Democratic Senator Angry About Microsoft Email Hacks Presses White House To Investigate
Sen. Ron Wyden said Microsoft needed to be held accountable for its failures
The Biden administration is facing increasing pressure from Capitol Hill to scrutinize Microsoft after the company’s latest cybersecurity failure allowed suspected Chinese hackers to penetrate the email accounts of several government agencies.
On Thursday, Sen. Ron Wyden (D-Ore.) asked several federal officials to “take action to hold Microsoft responsible for its negligent cybersecurity practices,” arguing that the tech giant “bears significant responsibility” for the authentication flaws that allowed hackers to access roughly two dozen of its customers’ email systems.
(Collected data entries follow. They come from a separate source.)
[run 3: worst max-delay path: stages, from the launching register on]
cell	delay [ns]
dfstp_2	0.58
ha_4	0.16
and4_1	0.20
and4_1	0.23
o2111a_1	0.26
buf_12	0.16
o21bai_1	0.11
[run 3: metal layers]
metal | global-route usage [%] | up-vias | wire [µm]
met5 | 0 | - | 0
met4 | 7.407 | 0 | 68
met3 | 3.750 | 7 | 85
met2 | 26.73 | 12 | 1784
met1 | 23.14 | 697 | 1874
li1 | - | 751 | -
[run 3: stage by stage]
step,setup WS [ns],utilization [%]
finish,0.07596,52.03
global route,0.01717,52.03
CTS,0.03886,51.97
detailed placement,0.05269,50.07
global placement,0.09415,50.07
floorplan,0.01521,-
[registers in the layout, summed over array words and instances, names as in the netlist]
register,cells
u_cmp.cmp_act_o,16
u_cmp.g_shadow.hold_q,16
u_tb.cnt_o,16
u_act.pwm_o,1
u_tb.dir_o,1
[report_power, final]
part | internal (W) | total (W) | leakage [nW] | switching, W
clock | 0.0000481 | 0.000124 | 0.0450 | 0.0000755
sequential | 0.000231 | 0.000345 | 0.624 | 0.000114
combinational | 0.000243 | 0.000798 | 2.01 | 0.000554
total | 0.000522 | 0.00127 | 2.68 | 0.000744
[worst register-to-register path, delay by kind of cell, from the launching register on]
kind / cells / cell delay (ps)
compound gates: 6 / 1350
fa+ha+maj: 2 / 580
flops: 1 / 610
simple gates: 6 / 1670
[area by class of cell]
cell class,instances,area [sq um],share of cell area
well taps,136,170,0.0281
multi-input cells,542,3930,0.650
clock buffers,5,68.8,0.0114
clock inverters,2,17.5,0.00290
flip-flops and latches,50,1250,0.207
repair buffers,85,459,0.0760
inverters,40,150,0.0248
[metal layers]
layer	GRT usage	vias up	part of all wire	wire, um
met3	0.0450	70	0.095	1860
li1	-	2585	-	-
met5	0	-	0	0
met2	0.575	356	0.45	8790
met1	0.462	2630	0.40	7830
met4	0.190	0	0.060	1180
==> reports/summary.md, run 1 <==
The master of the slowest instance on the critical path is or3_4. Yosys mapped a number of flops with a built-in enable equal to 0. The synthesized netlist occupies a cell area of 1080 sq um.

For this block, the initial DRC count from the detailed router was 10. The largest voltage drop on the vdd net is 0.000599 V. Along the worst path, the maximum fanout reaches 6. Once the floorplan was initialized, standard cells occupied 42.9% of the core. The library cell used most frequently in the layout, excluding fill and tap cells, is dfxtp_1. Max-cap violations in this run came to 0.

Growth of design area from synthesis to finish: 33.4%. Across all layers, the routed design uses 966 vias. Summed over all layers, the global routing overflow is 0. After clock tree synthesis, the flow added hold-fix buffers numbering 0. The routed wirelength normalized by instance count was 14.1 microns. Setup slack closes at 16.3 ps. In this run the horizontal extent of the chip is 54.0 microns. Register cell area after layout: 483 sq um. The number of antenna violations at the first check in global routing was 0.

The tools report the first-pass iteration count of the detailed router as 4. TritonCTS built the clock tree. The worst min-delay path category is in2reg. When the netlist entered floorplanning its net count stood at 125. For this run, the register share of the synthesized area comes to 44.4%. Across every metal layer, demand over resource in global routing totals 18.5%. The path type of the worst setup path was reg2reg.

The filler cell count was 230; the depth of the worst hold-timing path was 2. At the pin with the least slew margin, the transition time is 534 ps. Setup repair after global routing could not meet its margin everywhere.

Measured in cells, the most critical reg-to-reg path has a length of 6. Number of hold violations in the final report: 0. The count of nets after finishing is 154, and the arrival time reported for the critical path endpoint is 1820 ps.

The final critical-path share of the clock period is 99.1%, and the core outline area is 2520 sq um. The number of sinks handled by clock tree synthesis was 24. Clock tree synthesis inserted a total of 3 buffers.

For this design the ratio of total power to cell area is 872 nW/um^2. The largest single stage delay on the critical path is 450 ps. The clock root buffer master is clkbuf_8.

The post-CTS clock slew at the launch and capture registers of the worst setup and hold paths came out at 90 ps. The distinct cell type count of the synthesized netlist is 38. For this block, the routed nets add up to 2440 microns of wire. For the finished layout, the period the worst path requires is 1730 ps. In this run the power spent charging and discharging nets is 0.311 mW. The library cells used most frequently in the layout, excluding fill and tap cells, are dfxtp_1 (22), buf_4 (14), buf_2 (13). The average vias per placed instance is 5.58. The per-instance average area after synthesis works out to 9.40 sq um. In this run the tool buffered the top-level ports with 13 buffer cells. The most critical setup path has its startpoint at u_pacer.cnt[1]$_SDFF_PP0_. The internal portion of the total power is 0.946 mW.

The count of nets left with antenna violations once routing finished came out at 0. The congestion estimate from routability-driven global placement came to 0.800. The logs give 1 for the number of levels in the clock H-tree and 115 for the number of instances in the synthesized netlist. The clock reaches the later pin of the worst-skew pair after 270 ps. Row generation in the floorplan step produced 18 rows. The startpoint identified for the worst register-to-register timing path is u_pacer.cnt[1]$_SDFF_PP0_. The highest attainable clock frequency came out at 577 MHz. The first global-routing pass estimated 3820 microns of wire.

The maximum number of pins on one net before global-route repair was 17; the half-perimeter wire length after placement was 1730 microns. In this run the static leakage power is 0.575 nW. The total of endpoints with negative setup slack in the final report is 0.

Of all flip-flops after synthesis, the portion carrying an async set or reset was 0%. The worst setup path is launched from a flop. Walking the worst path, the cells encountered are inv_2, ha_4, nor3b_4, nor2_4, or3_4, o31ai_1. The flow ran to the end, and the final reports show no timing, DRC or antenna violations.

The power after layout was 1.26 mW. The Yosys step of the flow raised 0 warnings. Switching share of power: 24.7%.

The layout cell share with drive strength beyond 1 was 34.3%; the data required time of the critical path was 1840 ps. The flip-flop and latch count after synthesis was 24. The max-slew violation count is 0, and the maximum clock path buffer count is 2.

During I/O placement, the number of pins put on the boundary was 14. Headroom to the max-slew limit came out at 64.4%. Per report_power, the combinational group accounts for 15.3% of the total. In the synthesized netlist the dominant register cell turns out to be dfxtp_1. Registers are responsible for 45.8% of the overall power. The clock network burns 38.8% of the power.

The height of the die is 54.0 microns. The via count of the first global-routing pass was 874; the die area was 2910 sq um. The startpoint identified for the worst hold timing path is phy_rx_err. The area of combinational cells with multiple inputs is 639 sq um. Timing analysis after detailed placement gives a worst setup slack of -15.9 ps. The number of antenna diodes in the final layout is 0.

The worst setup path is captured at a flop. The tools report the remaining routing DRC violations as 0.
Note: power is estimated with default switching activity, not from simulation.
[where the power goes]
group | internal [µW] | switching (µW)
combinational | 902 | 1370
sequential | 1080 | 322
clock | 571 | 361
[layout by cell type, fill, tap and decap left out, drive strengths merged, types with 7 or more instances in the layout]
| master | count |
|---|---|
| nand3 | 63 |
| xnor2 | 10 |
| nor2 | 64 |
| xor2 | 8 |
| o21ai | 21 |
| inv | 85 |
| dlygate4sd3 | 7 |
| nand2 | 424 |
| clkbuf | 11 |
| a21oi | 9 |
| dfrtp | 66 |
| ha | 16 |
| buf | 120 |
The “obvious flaws” that enabled the attack “should have been caught by Microsoft’s internal and external security audits,” Wyden wrote to Attorney General Merrick Garland, FTC Chair Lina Khan and Jen Easterly, director of the Department of Homeland Security’s Cybersecurity and Infrastructure Security Agency. “That these flaws were not detected raises questions about what other serious cybersecurity defects these auditors also missed.”
Wyden urged Khan to investigate whether Microsoft’s cybersecurity defenses violated any federal laws that the FTC enforces, including those governing “unfair and deceptive business practices.” He asked Garland to consider whether to charge Microsoft with defrauding the government by misrepresenting the security of its products — a strategy that the government has said it will pursue when applicable through a new initiative.
Wyden asked Easterly to task DHS’s Cyber Safety Review Board — which was modeled on the National Transportation Safety Board — with investigating the email hacking incident, including whether Microsoft stored its authentication keys using the most secure practices available.
The Oregon senator made it clear that his anger at Microsoft was not solely the result of the latest hacking campaign. The tech giant “never took responsibility,” he wrote, for the way that its products enabled a much larger 2020 Russian cyber espionage campaign that began with attacks on IT management software made by SolarWinds.